The possible involvement of increased production of ROS in the 27OHC-induced rise of transporters ABCA1 and ABCG8 synthesis was tested. Prior to treatment with the oxysterol (1 and 5 µM), differentiated CaCo-2 cells were incubated for 30 min in the presence of 2 µM DPI, a selective inhibitor of NADPH oxidase (Buck et al. 2019), the latter being recognized as one of the two main intracellular sources of ROS up-regulated by 27OHC, the other one being the mitochondria (Vurusaner et al. 2014).

As reported in Fig. 3, pre-incubation of differentiated CaCo-2 cells with DPI completely prevented the 27OHC-provoked increase in ABCA1 and ABCG8 synthesis, observed both after 24 and 48 hours of challenge with the oxysterol. The prior addition of DPI to CaCo-2 cells, followed by 24 or 48 h of incubation in the absence of 27OHC, did not affect either cell viability (data not shown) or the normal concentration of the two membrane transporters under study (Fig. 3).

Figure 3
Figure 3

CaCo-2 cell pre-incubation with DPI inhibits the rise of ABCA1 and ABCG8 protein levels induced by 27OHC treatment.
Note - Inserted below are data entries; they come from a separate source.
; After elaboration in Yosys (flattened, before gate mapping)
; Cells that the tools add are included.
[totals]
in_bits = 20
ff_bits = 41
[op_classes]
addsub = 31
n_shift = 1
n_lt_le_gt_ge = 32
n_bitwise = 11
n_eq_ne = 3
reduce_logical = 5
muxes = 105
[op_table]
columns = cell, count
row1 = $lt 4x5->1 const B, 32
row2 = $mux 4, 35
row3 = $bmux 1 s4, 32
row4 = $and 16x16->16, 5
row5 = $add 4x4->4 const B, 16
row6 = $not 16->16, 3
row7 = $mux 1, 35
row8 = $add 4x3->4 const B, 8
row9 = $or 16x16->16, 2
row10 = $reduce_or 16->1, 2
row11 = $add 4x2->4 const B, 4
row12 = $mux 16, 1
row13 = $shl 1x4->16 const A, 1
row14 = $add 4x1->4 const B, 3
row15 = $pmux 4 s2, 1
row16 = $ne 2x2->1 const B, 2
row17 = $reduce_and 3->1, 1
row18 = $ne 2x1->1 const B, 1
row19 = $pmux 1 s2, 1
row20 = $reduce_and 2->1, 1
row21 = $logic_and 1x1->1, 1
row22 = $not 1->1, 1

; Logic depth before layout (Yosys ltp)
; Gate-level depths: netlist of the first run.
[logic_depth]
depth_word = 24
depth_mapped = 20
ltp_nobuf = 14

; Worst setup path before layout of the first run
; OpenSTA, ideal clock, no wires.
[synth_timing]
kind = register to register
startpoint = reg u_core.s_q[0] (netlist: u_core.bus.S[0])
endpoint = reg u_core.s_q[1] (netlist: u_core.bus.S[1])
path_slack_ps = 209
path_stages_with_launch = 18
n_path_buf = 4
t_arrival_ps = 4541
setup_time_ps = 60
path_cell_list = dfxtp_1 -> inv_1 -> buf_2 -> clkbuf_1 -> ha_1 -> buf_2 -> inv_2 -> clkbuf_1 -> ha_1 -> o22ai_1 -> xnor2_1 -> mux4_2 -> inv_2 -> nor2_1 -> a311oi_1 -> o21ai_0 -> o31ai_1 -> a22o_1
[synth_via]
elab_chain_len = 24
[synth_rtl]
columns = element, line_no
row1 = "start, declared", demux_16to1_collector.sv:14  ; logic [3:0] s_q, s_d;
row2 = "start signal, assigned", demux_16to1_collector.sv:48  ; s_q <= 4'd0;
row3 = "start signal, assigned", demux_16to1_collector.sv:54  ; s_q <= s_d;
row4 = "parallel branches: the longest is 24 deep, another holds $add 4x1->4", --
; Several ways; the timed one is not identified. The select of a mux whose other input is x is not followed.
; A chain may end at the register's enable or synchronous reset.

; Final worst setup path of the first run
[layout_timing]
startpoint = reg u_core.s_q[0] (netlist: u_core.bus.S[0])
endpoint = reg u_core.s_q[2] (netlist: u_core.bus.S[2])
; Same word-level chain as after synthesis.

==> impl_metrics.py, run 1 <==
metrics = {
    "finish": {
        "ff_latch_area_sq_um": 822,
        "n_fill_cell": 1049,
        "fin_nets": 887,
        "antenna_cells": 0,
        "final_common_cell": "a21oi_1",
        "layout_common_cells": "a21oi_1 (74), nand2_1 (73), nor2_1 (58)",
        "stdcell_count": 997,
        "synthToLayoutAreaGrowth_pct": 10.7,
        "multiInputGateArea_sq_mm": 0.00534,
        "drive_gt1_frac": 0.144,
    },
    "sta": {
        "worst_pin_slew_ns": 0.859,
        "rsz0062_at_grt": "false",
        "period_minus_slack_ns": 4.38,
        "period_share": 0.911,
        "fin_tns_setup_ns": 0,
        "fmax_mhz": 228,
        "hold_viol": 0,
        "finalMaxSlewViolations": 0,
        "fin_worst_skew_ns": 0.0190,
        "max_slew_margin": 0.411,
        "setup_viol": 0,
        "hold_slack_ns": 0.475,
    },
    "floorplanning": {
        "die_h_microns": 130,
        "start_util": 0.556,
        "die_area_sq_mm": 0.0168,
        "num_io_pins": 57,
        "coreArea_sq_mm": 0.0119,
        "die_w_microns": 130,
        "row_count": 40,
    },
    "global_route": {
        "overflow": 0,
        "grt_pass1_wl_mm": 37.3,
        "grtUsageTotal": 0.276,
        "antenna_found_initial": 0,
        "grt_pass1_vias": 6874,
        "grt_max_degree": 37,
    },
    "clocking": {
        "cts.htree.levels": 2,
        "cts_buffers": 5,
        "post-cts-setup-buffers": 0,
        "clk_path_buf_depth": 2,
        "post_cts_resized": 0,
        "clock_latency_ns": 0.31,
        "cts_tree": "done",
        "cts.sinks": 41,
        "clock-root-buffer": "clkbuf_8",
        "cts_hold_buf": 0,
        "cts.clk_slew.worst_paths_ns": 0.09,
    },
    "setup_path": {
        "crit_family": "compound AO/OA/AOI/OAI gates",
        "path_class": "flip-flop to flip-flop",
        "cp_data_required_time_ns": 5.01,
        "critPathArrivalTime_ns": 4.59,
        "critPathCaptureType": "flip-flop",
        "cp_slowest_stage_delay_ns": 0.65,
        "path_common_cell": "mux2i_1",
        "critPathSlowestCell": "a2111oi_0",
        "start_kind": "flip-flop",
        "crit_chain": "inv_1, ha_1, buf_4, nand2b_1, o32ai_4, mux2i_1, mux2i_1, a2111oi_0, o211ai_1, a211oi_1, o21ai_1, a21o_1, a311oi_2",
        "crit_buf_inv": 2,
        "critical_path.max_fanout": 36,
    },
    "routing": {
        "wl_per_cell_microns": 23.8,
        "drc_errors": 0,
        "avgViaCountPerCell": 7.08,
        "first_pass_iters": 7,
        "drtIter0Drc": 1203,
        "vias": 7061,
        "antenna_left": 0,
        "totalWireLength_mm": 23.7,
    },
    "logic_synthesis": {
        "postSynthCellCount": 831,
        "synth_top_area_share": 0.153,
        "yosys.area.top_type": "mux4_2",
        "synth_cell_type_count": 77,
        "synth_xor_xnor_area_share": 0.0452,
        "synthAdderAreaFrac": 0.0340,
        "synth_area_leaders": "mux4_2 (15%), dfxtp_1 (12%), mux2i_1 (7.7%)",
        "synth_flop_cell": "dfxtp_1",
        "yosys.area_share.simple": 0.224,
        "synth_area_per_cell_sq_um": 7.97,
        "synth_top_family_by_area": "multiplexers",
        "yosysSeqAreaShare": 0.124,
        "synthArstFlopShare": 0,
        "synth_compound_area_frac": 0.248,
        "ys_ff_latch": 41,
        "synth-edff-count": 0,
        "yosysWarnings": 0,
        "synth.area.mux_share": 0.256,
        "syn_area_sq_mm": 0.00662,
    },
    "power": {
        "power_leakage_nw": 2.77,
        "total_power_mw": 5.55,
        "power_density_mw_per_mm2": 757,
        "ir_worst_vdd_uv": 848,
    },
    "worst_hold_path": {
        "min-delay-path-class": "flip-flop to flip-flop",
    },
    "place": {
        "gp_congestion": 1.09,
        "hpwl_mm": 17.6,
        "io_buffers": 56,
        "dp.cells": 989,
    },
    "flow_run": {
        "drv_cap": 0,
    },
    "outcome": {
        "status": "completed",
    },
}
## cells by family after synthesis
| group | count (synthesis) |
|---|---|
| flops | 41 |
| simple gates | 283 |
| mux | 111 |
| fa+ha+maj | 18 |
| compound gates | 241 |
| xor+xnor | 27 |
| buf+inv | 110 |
## src/rtl/wb_result_stage.sv

```systemverilog
// Writeback result stage: picks one of NUM_SRC result sources, registers it
// together with rd and the effective write enable behind a valid/ready
// output register, flags illegal selects and never writes x0.
// Optional load byte/half extraction: define WB_LOAD_EXT_EN.
module wb_result_stage #(
    parameter int XLEN     = 32,
    parameter int NUM_SRC  = 4,
    parameter int SEL_W    = $clog2(NUM_SRC),
    parameter int SRC_LOAD = 1
) (
    input  logic                    clk,
    input  logic                    rst_n,
    input  logic                    in_valid,
    output logic                    in_ready,
    input  logic [NUM_SRC*XLEN-1:0] src_data,
    input  logic [SEL_W-1:0]        result_src,
    input  logic [4:0]              rd_addr,
    input  logic                    reg_write,
    input  logic [2:0]              ld_funct3,
    input  logic [1:0]              ld_addr_lo,
    output logic                    out_valid,
    input  logic                    out_ready,
    output logic [XLEN-1:0]         wb_data,
    output logic [4:0]              wb_rd,
    output logic                    wb_we,
    output logic                    sel_err
);

    typedef enum logic {EMPTY = 1'b0, FULL = 1'b1} state_t;

    state_t            state_reg;
    state_t            state_next;
    logic [XLEN-1:0]   src_arr [NUM_SRC];
    logic [XLEN-1:0]   sel_word;
    logic [XLEN-1:0]   result_next;
    logic              sel_legal;
    logic              accept;
    logic [XLEN-1:0]   wb_data_reg;
    logic [4:0]        wb_rd_reg;
    logic              wb_we_reg;
    logic              sel_err_reg;

    // Unpack the flat source bus into one word per source.
    genvar gi;
    generate
        for (gi = 0; gi < NUM_SRC; gi++) begin : g_src
            assign src_arr[gi] = src_data[gi*XLEN +: XLEN];
        end
    endgenerate

    assign accept = in_valid && in_ready;

    // State register: FULL means the output register holds a live bundle.
    always_ff @(posedge clk or negedge rst_n) begin
        if (!rst_n) begin
            state_reg <= EMPTY;
        end else begin
            state_reg <= state_next;
        end
    end

    // Next state: fill on accept, drain when consumed with nothing new arriving.
    always_comb begin
        state_next = state_reg;
        case (state_reg)
            EMPTY:   if (in_valid) state_next = FULL;
            FULL:    if (out_ready && !in_valid) state_next = EMPTY;
            default: state_next = EMPTY;
        endcase
    end

    // Handshake outputs; ready passes straight through so a stream never bubbles.
    always_comb begin
        out_valid = (state_reg == FULL);
        in_ready  = !out_valid || out_ready;
    end

    // Source mux; an out-of-range select matches nothing and yields zero.
    always_comb begin
        sel_legal = 32'(result_src) < 32'(NUM_SRC);
        sel_word  = '0;
        for (int i = 0; i < NUM_SRC; i++) begin
            if (result_src == SEL_W'(i)) sel_word = src_arr[i];
        end
    end

`ifdef WB_LOAD_EXT_EN
    logic [XLEN-1:0] load_shift;

    // Align the addressed byte/half to bit 0, then size and extend it.
    always_comb begin
        load_shift  = sel_word >> {ld_addr_lo, 3'b000};
        result_next = sel_word;
        if (sel_legal && (32'(result_src) == 32'(SRC_LOAD))) begin
            case (ld_funct3)
                3'b000:  result_next = {{(XLEN-8){load_shift[7]}}, load_shift[7:0]};
                3'b001:  result_next = {{(XLEN-16){load_shift[15]}}, load_shift[15:0]};
                3'b100:  result_next = {{(XLEN-8){1'b0}}, load_shift[7:0]};
                3'b101:  result_next = {{(XLEN-16){1'b0}}, load_shift[15:0]};
                default: result_next = sel_word;
            endcase
        end
    end
`else
    logic unused_ld;
    assign unused_ld = ^{ld_funct3, ld_addr_lo};

    // Load data passes raw when extraction is not built in.
    always_comb begin
        result_next = sel_word;
    end
`endif

    // Output bundle register: loads on accept, otherwise holds (also when drained).
    always_ff @(posedge clk or negedge rst_n) begin
        if (!rst_n) begin
            wb_data_reg <= '0;
            wb_rd_reg   <= '0;
            wb_we_reg   <= 1'b0;
        end else if (accept) begin
            wb_data_reg <= result_next;
            wb_rd_reg   <= rd_addr;
            wb_we_reg   <= reg_write && (rd_addr != 5'd0) && sel_legal;
        end
    end

    // Sticky illegal-select flag; only reset clears it.
    always_ff @(posedge clk or negedge rst_n) begin
        if (!rst_n) begin
            sel_err_reg <= 1'b0;
        end else if (accept && !sel_legal) begin
            sel_err_reg <= 1'b1;
        end
    end

    assign wb_data = wb_data_reg;
    assign wb_rd   = wb_rd_reg;
    assign wb_we   = wb_we_reg;
    assign sel_err = sel_err_reg;

endmodule

```

## config.mk

```make
export PLATFORM = sky130hd
export DESIGN_NAME = wb_result_stage
export DESIGN_NICKNAME = d
export VERILOG_FILES = /design/src/rtl/wb_result_stage.sv
export SDC_FILE = /design/constraint.sdc
export NUM_CORES = 1
export LEC_CHECK = 0
export CAP_MARGIN = 20
export CORE_ASPECT_RATIO = 1.1
export CORE_MARGIN = 3
export CORE_UTILIZATION = 30
export DETAILED_ROUTE_END_ITERATION = 10
export HOLD_SLACK_MARGIN = 0.06
export PLACE_DENSITY = 0.77
export SLEW_MARGIN = 0
export SYNTH_ARGS = -nofsm -noshare
export SYNTH_HDL_FRONTEND = slang
export SYNTH_SLANG_ARGS = --single-unit
```

## constraint.sdc

```tcl
create_clock -name clk -period 3.2 [get_ports clk]
set_input_delay 0.48 -clock clk [delete_from_list [all_inputs] [get_ports clk]]
set_output_delay 0.48 -clock clk [all_outputs]
set_load 0.05 [all_outputs]
```

After elaboration in Yosys (flattened, before gate mapping)
Index checks and enable logic that the tools add are counted.
{"block": "classes", "eq_ne": 3, "n_reduce_logical": 8, "mux": 7, "bitwise": 1}
{"cell": "$mux 32", "count": 4}
{"cell": "$reduce_bool 5->1", "count": 1}
{"cell": "$eq 2x2->1 const B", "count": 2}
{"cell": "$logic_and 1x1->1", "count": 3}
{"cell": "$eq 2x1->1 const B", "count": 1}
{"cell": "$logic_not 1->1", "count": 2}
{"cell": "$logic_not 2->1", "count": 1}
{"cell": "$mux 1", "count": 2}
{"cell": "$pmux 1 s2", "count": 1}
{"cell": "$logic_or 1x1->1", "count": 1}
{"cell": "$not 1->1", "count": 1}
{"block": "totals", "inputBits": 145, "out_inout_bits": 41, "register_bits": 39, "word_cells": 23}

Longest topological paths before layout
Gate-level depths: netlist (run 1).
{"block": "depth", "ltp_word": 5, "depth_mapped": 5, "depth_no_buf": 3}

Worst setup path before layout (run 1)
Ideal clock, no wire load.
{"block": "synth_path", "path_kind": "flip-flop to flip-flop", "startpoint": "reg state_reg, in the netlist out_valid", "endpoint": "reg wb_data_reg[0], in the netlist wb_data[0]", "path_stages_with_launch": 6, "setup_ns": 0.125, "required_ns": 3.075, "path_buffers": 2, "t_arrival_ns": 1.988, "setup_slack_ns": 1.087, "period_less_slack_ns": 2.113, "path_cell_list": "dfrtp_1 -> nand2b_1 -> nand2_1 -> buf_2 -> buf_4 -> mux2_2"}
{"block": "synth_via", "elab_chain_cells": 3}
{"item": "from (decl)", "line_no": "31", "text": "state_t state_reg;"}
{"item": "from (signal assigned)", "line_no": "58", "text": "state_reg <= state_next;"}
{"item": "$logic_not 1->1", "line_no": "75", "text": "in_ready = !out_valid || out_ready;"}
{"item": "$logic_or 1x1->1", "line_no": "75"}
{"item": "net in_ready", "line_no": "14", "text": "output logic in_ready,"}
{"item": "$logic_and 1x1->1", "line_no": "51", "text": "assign accept = in_valid && in_ready;"}
{"item": "to (signal assigned)", "line_no": "121", "text": "wb_data_reg <= result_next;"}
{"item": "to (decl)", "line_no": "38", "text": "logic [XLEN-1:0] wb_data_reg;"}
The timed path passes the listed nets, and every way through them passes these cells.
A chain may end at the register's enable or synchronous reset.

Final worst setup path (run 1)
{"block": "layout_path", "startpoint": "in out_ready", "endpoint": "out in_ready"}
{"block": "layout_via", "elab_chain_cells": 1}
{"item": "from (decl)", "line_no": "22", "text": "input logic out_ready,"}
{"item": "$logic_or 1x1->1", "line_no": "75"}
{"item": "to (decl)", "line_no": "14"}
Every way passes these cells.

==> results.md, run 1 <==
- Multi-input combinational cell area: 1185 um^2
- Final Power: 1876 uW
- Highest Clock Rate: 411.3 MHz
- Hold Crit Class: in2async
- Final net count: 449
- Power per cell area: 449.5 nW/um^2
- Initial core utilization: 31.39%
- GPL Wtd Cong: 0.6901
- Crit-path max FO: 4
- First-pass GRT wire length: 10890 um
- CTS sink cnt: 39
- DR vias: 1951
- Crit start category: input pin
- Final period utilization: 75.98%
- #FFs+latches synth: 39
- Reg area: 975.9 um^2
- Final Max Tran Viols: 0
- Critical Path RT: 2720 ps
- Clock skew: 1.388 ps
- Syn-to-layout area delta: 85.48%
- Syn nets: 273
- Maximum number of buffers from clock root to sink: 2
- Die width: 88.57 um
- Iter 0 DRT Violations: 16
- Ys Warns: 0
- Via density: 5.003
- Slew HR: 38.41%
- Final setup violation count: 0
- Post-CTS setup buffer count: 0
- Hold buffers post-CTS: 0
- Filler cells: 612
- All-Layer GR Usage: 16.51%
- # Max-Cap Violations: 0
- Die area: 8575 um^2
- Core ar.: 7167 um^2
- Drt wl/cell: 17.65 um
- Min cycle time layout: 2431 ps
- Pleak: 0.001595 uW
- Max reg flops: 32
- Yosys cell types: 14
- Post-Synthesis Cells: 128
- Crit Path Class: in2out
- Slew of the pin with the lowest slew margin: 920.5 ps
- Cell area after layout: 4173 um^2
- CP Capture Type: primary output
- # rows: 32
- CTS tree: built
- Layout cells sized above 1: 26.89%
- RSZ-0062 raised after global routing: false
- Post-DP HPWL: 5526 um
- Final Hold Slack: 315.2 ps
- Total congestion overflow: 0
- Final Hold Fails: 0
- Die H: 96.82 um
- Netlist Area Pre-Place: 2250 um^2
- Post-DP Area: 4089 um^2
- Pre-antenna DRT Iters: 4
- WP data arrival: 1950 ps
- Num CTS Buffers: 5
- Peak VDD IR: 0.0001831 V
- Final ANT Viol Nets: 0
- Htree depth: 2
- Clk slew on worst S/H paths: 80 ps
- Io pins: 186
- Setup TNS: 0 ps
- # DRC: 0
- Avg Inst Size Synth: 17.58 um^2
- Total wire length: 6882 um
- CTS resizes: 0
- IO buf count: 179
- Status: completed
- Clk_lat worst skew: 290 ps
- Antenna cells: 0
- Initial antenna violation count: 0
- Post-synthesis sequential area ratio: 43.38%
- Largest net degree at the start of global routing: 40
- Vias in the first global route: 2261
- CTS Root Cell: clkbuf_8
-- synthesized netlist by cell type, drive strengths merged --
cell     count  area share, %
conb         1           0.17
mux2        37             19
nand2b       2           0.56
nand3        1           0.22
nor2         1           0.17
dfrtp       39             43
mux4        32             32
clkbuf       1           0.17
buf         11            3.9
o2bb2ai      1           0.39
nand2        1           0.17
or4          1           0.33
-- placed cells by master (no fill, tap or decap) --
master,instances
nand3_1,1
mux2_2,37
mux4_2,32
o2bb2ai_1,1
nand2b_1,2
buf_12,2
clkbuf_8,5
conb_1,1
clkdlybuf4s50_1,177
nor2_1,1
nand2_2,1
dfrtp_1,39
or4_1,1
clkinv_2,3
buf_2,2
-- metal layers --
metal  vias up  routed length (um)  part of all wire (%)  track usage (%)
met5         -                   0                     0                0
met4         0                  91                   1.3            3.953
met3         8                 588                   8.5            5.196
met2        96                3880                    56            31.32
met1       983                2320                    34            17.00
li1        864                   -                     -                -
-- worst max-delay path: stages --
cell and delay [ps]:
clkdlybuf4s50_1 450, nand2b_1 190, clkdlybuf4s50_1 830
-- cell families after synthesis --
family	after synthesis	synth area share (%)
buffers and inverters	12	4.060
muxes	69	50.56
other	1	0.1667
DFF	39	43.38
AOI/OAI and AO/OA	1	0.3894
and+or+nand+nor	6	1.446
-- path summary, 6_finish.rpt --
path                                     startpoint  cells past startpoint  slack, ps                 endpoint
worst max-delay path                      out_ready                      3        770                 in_ready
worst min-delay path                          rst_n                      1        320   wb_data[9]$_DFFE_PN0P_
worst max register to register  out_valid$_DFF_PN0_                      3       1470  wb_data[23]$_DFFE_PN0P_
worst min register to register    wb_we$_DFFE_PN0P_                      1        500        wb_we$_DFFE_PN0P_
max in group asynchronous                     rst_n                      1       2310  wb_data[31]$_DFFE_PN0P_
min in group clk                  wb_we$_DFFE_PN0P_                      1        500        wb_we$_DFFE_PN0P_
-- layout make-up --
type,count,area share [%]
sequential,39,23.39
timing repair buffer,181,43.66
clock buffer,5,1.649
tap,85,2.549
clock inverter,3,0.3598
multi-input combinational,77,28.40
===== config.mk =====
export PLATFORM = sky130hd
export DESIGN_NAME = ps2_key_ctrl
export DESIGN_NICKNAME = d
export VERILOG_FILES = /design/src/rtl/ps2_key_ctrl_pkg.sv /design/src/rtl/ps2_key_ctrl.sv
export SDC_FILE = /design/constraint.sdc
export NUM_CORES = 1
export LEC_CHECK = 0
export CAP_MARGIN = 10
export CORE_MARGIN = 2
export CORE_UTILIZATION = 45
export DETAILED_ROUTE_END_ITERATION = 10
export PLACE_DENSITY = 0.76
export SYNTH_ARGS = -nofsm -noshare
export SYNTH_HDL_FRONTEND = slang
export SYNTH_SLANG_ARGS = --single-unit

===== constraint.sdc =====
create_clock -name clk -period 4.8 [get_ports clk]
set_clock_uncertainty 0.2 [all_clocks]
set_input_delay 0.72 -clock clk [delete_from_list [all_inputs] [get_ports clk]]
set_output_delay 0.72 -clock clk [all_outputs]
set_load 0.02 [all_outputs]

===== src/rtl/ps2_key_ctrl_pkg.sv =====
// Shared PS/2 Set-2 constants and decoder state encodings for ps2_key_ctrl and the game key mapping.
package ps2_key_ctrl_pkg;

  localparam logic [7:0] PS2_EXT    = 8'hE0;
  localparam logic [7:0] PS2_BRK    = 8'hF0;
  localparam logic [7:0] PS2_PAUSE  = 8'hE1;
  localparam logic [7:0] PS2_BAT    = 8'hAA;
  localparam logic [7:0] PS2_ACK    = 8'hFA;
  localparam logic [7:0] PS2_ECHO   = 8'hEE;
  localparam logic [7:0] PS2_RESEND = 8'hFE;
  localparam logic [7:0] PS2_ERR0   = 8'h00;
  localparam logic [7:0] PS2_ERR1   = 8'hFF;
  localparam logic [7:0] PS2_FSHIFT_L = 8'h12;
  localparam logic [7:0] PS2_FSHIFT_R = 8'h59;

  // The Pause sequence carries seven more bytes after its E1 lead-in.
  localparam logic [2:0] PAUSE_TAIL = 3'd7;

  typedef enum logic [2:0] {
    D_BASE,
    D_EXT,
    D_BRK,
    D_EXTBRK,
    D_SKIP
  } dec_state_t;

  typedef enum logic {
    POP_IDLE,
    POP_GAP
  } pop_state_t;

  function automatic logic is_fake_shift(input logic [7:0] b);
    return (b == PS2_FSHIFT_L) || (b == PS2_FSHIFT_R);
  endfunction

  function automatic logic is_status(input logic [7:0] b);
    return (b == PS2_BAT) || (b == PS2_ACK) || (b == PS2_ECHO) || (b == PS2_RESEND);
  endfunction

  function automatic logic is_error(input logic [7:0] b);
    return (b == PS2_ERR0) || (b == PS2_ERR1);
  endfunction

endpackage


===== src/rtl/ps2_key_ctrl.sv =====
// Drains the ps2_if FIFO and decodes PS/2 Set-2 byte streams into one-cycle key events.
// Optional auto-repeat suppression is enabled with `define PS2_TYPEMATIC_FILTER_EN.
module ps2_key_ctrl
  import ps2_key_ctrl_pkg::*;
#(
  parameter int PREFIX_TIMEOUT = 50000,
  parameter int TO_W           = 16
) (
  input  logic       clk,
  input  logic       rst,
  input  logic       fifo_empty,
  input  logic [7:0] fifo_data,
  output logic       fifo_rd,
  output logic [7:0] key_code,
  output logic       key_ext,
  output logic       key_brk,
  output logic       key_valid,
  output logic       kbd_err
);

  localparam logic [TO_W-1:0] TO_LAST = TO_W'(PREFIX_TIMEOUT - 1);

  pop_state_t      pop_state, pop_next;
  dec_state_t      dec_state, dec_next;
  logic [2:0]      skip_cnt, skip_next;
  logic [TO_W-1:0] to_cnt;
  logic            pop;
  logic            in_prefix;
  logic            to_expire;
  logic            ev, ev_ext, ev_brk;
  logic            emit;
  logic            set_err;

  assign pop       = (pop_state == POP_IDLE) && !fifo_empty;
  assign in_prefix = (dec_state == D_EXT) || (dec_state == D_BRK) || (dec_state == D_EXTBRK);
  // A byte popped in the expiry cycle is decoded; the pop wins over the timeout.
  assign to_expire = (PREFIX_TIMEOUT != 0) && in_prefix && !pop && (to_cnt == TO_LAST);

  always_ff @(posedge clk or posedge rst) begin
    if (rst) begin
      pop_state <= POP_IDLE;
      dec_state <= D_BASE;
      skip_cnt  <= 3'd0;
    end else begin
      pop_state <= pop_next;
      dec_state <= dec_next;
      skip_cnt  <= skip_next;
    end
  end

  always_comb begin
    pop_next = pop_state;
    fifo_rd  = 1'b0;
    case (pop_state)
      POP_IDLE: begin
        if (!fifo_empty) begin
          fifo_rd  = 1'b1;
          pop_next = POP_GAP;
        end
      end
      default: pop_next = POP_IDLE;
    endcase
  end

  always_comb begin
    dec_next  = dec_state;
    skip_next = skip_cnt;
    ev        = 1'b0;
    ev_ext    = 1'b0;
    ev_brk    = 1'b0;
    set_err   = 1'b0;
    if (pop) begin
      case (dec_state)
        D_BASE: begin
          if (fifo_data == PS2_EXT) begin
            dec_next = D_EXT;
          end else if (fifo_data == PS2_BRK) begin
            dec_next = D_BRK;
          end else if (fifo_data == PS2_PAUSE) begin
            dec_next  = D_SKIP;
            skip_next = PAUSE_TAIL;
          end else if (is_error(fifo_data)) begin
            set_err = 1'b1;
          end else if (!is_status(fifo_data)) begin
            ev = 1'b1;
          end
        end
        D_EXT: begin
          if (fifo_data == PS2_BRK) begin
            dec_next = D_EXTBRK;
          end else begin
            dec_next = D_BASE;
            ev       = !is_fake_shift(fifo_data);
            ev_ext   = 1'b1;
          end
        end
        D_BRK: begin
          dec_next = D_BASE;
          ev       = 1'b1;
          ev_brk   = 1'b1;
        end
        D_EXTBRK: begin
          dec_next = D_BASE;
          ev       = !is_fake_shift(fifo_data);
          ev_ext   = 1'b1;
          ev_brk   = 1'b1;
        end
        D_SKIP: begin
          skip_next = skip_cnt - 3'd1;
          if (skip_cnt <= 3'd1) begin
            dec_next = D_BASE;
          end
        end
        default: dec_next = D_BASE;
      endcase
    end else if (to_expire) begin
      dec_next = D_BASE;
      set_err  = 1'b1;
    end
  end

  always_ff @(posedge clk or posedge rst) begin
    if (rst) begin
      to_cnt <= '0;
    end else if (pop || !in_prefix || to_expire) begin
      to_cnt <= '0;
    end else begin
      to_cnt <= to_cnt + TO_W'(1);
    end
  end

`ifdef PS2_TYPEMATIC_FILTER_EN
  logic       held_valid;
  logic       held_ext;
  logic [7:0] held_code;
  logic       held_match;

  assign held_match = held_valid && (held_ext == ev_ext) && (held_code == fifo_data);

  // Repeated makes of the currently held key are auto-repeat and get swallowed.
  always_comb begin
    emit = ev;
    if (ev && !ev_brk && held_match) begin
      emit = 1'b0;
    end
  end

  always_ff @(posedge clk or posedge rst) begin
    if (rst) begin
      held_valid <= 1'b0;
      held_ext   <= 1'b0;
      held_code  <= 8'h00;
    end else if (ev && !ev_brk && !held_match) begin
      held_valid <= 1'b1;
      held_ext   <= ev_ext;
      held_code  <= fifo_data;
    end else if (ev && ev_brk && held_match) begin
      held_valid <= 1'b0;
    end
  end
`else
  assign emit = ev;
`endif

  always_ff @(posedge clk or posedge rst) begin
    if (rst) begin
      key_code  <= 8'h00;
      key_ext   <= 1'b0;
      key_brk   <= 1'b0;
      key_valid <= 1'b0;
      kbd_err   <= 1'b0;
    end else begin
      key_valid <= emit;
      if (set_err) begin
        kbd_err <= 1'b1;
      end
      if (emit) begin
        key_code <= fifo_data;
        key_ext  <= ev_ext;
        key_brk  <= ev_brk;
      end
    end
  end

endmodule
ABCA1 and ABCG8 cell protein levels were detected by Western blotting in lysates from differentiated CaCo-2 cells pre-treated for half an hour with 2 μM DPI and then treated with 1 µM 27OHC or 5 µM 27OHC for 24 and 48 h. Control: untreated cells. Data are expressed as a percentage of control (taken as 100%). Values are indicated as means ± s.d. of three independent experiments. Significantly different vs control: **P < 0.01. Significantly different vs 1 µM 27OHC: #P < 0.05, ##P < 0.01. Significantly different vs 5 µM 27OHC: @P < 0.05, @@P < 0.01.

Citation: Redox Experimental Medicine 2024, 1; 10.1530/REM-24-0005

Discussion

The role of the two membrane transporters of the ABC family, ABCA1 and ABCG1, in the extrusion of cholesterol from the intestinal epithelial cell layer back to the intestinal lumen is fully recognized. Much less studied is another component of the same family of transporters, ABCG8, which is instead in charge of the extrusion of the plant sterols absorbed in the intestine back to the gut lumen (Ruiz et al. 2013). In fact, a defect of ABCG8 at the intestinal level would allow a dangerous increase of phytosterols in the peripheral blood. The latter event would exert a competitive interference with LDL for the receptor that mediates this lipoprotein removal from the bloodstream, with consequent rise in the hematic level of those lipoproteins (Bydlowski & Levy 2024).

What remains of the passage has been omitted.